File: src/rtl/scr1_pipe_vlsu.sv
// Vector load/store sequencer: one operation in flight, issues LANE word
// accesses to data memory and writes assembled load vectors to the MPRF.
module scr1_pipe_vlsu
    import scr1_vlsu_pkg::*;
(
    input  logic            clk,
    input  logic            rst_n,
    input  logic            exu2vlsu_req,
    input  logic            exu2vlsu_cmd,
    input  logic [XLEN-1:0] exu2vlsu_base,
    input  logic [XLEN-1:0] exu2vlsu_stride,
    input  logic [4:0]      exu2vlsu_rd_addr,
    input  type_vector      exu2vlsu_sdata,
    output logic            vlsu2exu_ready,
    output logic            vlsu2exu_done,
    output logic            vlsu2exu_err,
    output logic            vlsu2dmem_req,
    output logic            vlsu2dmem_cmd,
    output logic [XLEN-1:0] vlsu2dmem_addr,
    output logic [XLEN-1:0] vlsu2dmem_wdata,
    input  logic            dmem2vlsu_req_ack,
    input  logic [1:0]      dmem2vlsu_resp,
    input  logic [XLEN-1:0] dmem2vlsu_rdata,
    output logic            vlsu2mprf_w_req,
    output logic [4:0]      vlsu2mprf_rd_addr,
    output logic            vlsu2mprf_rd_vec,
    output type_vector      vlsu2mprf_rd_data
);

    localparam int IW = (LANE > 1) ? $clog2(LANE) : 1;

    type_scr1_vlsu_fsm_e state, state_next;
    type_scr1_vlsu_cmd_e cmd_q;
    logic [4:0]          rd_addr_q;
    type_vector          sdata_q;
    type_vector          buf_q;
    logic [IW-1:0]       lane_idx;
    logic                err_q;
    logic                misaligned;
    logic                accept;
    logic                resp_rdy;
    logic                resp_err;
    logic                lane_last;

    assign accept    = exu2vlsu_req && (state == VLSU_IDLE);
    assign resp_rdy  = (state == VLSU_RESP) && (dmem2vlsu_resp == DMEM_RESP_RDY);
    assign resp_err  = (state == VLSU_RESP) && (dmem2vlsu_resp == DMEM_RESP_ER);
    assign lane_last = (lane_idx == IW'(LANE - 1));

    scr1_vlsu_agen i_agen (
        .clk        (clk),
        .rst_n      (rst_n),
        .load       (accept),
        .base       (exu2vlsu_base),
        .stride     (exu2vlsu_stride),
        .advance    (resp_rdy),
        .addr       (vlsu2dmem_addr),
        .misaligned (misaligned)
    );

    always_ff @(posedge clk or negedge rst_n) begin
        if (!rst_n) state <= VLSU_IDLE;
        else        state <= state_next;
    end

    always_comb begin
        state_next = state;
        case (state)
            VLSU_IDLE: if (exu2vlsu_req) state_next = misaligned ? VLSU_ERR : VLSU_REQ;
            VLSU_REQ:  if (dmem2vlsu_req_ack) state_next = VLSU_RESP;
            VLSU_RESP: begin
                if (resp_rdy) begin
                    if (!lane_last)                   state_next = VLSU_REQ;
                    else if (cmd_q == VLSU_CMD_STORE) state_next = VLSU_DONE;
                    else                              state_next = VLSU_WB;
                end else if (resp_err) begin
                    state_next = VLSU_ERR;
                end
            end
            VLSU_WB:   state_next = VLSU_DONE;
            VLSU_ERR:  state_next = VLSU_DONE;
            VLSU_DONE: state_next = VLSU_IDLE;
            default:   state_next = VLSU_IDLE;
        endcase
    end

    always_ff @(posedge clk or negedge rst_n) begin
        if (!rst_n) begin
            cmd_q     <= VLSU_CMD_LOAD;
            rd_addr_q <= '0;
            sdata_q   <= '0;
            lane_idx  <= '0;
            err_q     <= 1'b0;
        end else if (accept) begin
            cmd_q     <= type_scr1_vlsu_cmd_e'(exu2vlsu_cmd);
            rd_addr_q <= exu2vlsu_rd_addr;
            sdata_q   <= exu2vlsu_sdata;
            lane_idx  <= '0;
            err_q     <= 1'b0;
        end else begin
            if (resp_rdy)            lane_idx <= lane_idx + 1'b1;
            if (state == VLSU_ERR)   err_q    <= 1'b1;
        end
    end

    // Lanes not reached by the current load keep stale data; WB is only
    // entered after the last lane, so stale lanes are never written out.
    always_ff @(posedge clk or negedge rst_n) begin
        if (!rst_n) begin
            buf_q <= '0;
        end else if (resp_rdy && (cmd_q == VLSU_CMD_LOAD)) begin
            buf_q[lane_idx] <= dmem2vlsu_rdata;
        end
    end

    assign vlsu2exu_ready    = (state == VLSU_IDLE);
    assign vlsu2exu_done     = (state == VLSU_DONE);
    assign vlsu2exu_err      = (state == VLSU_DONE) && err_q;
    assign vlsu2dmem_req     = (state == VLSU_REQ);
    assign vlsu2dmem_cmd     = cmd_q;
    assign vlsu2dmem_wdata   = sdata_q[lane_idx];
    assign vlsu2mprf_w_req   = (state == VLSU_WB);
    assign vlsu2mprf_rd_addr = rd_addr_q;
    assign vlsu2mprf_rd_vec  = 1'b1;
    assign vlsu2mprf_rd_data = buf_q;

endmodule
_ _ _ _ _ _ _
> [Task to carry out]:
Where the line with "(dmem2vlsu_resp == DMEM_RESP_RDY);" ends, your copy should end too; please return exactly the lines from the first line of the data through it.

> [Solved exercise]:
File: src/rtl/scr1_pipe_vlsu.sv
// Vector load/store sequencer: one operation in flight, issues LANE word
// accesses to data memory and writes assembled load vectors to the MPRF.
module scr1_pipe_vlsu
    import scr1_vlsu_pkg::*;
(
    input  logic            clk,
    input  logic            rst_n,
    input  logic            exu2vlsu_req,
    input  logic            exu2vlsu_cmd,
    input  logic [XLEN-1:0] exu2vlsu_base,
    input  logic [XLEN-1:0] exu2vlsu_stride,
    input  logic [4:0]      exu2vlsu_rd_addr,
    input  type_vector      exu2vlsu_sdata,
    output logic            vlsu2exu_ready,
    output logic            vlsu2exu_done,
    output logic            vlsu2exu_err,
    output logic            vlsu2dmem_req,
    output logic            vlsu2dmem_cmd,
    output logic [XLEN-1:0] vlsu2dmem_addr,
    output logic [XLEN-1:0] vlsu2dmem_wdata,
    input  logic            dmem2vlsu_req_ack,
    input  logic [1:0]      dmem2vlsu_resp,
    input  logic [XLEN-1:0] dmem2vlsu_rdata,
    output logic            vlsu2mprf_w_req,
    output logic [4:0]      vlsu2mprf_rd_addr,
    output logic            vlsu2mprf_rd_vec,
    output type_vector      vlsu2mprf_rd_data
);

    localparam int IW = (LANE > 1) ? $clog2(LANE) : 1;

    type_scr1_vlsu_fsm_e state, state_next;
    type_scr1_vlsu_cmd_e cmd_q;
    logic [4:0]          rd_addr_q;
    type_vector          sdata_q;
    type_vector          buf_q;
    logic [IW-1:0]       lane_idx;
    logic                err_q;
    logic                misaligned;
    logic                accept;
    logic                resp_rdy;
    logic                resp_err;
    logic                lane_last;

    assign accept    = exu2vlsu_req && (state == VLSU_IDLE);
    assign resp_rdy  = (state == VLSU_RESP) && (dmem2vlsu_resp == DMEM_RESP_RDY);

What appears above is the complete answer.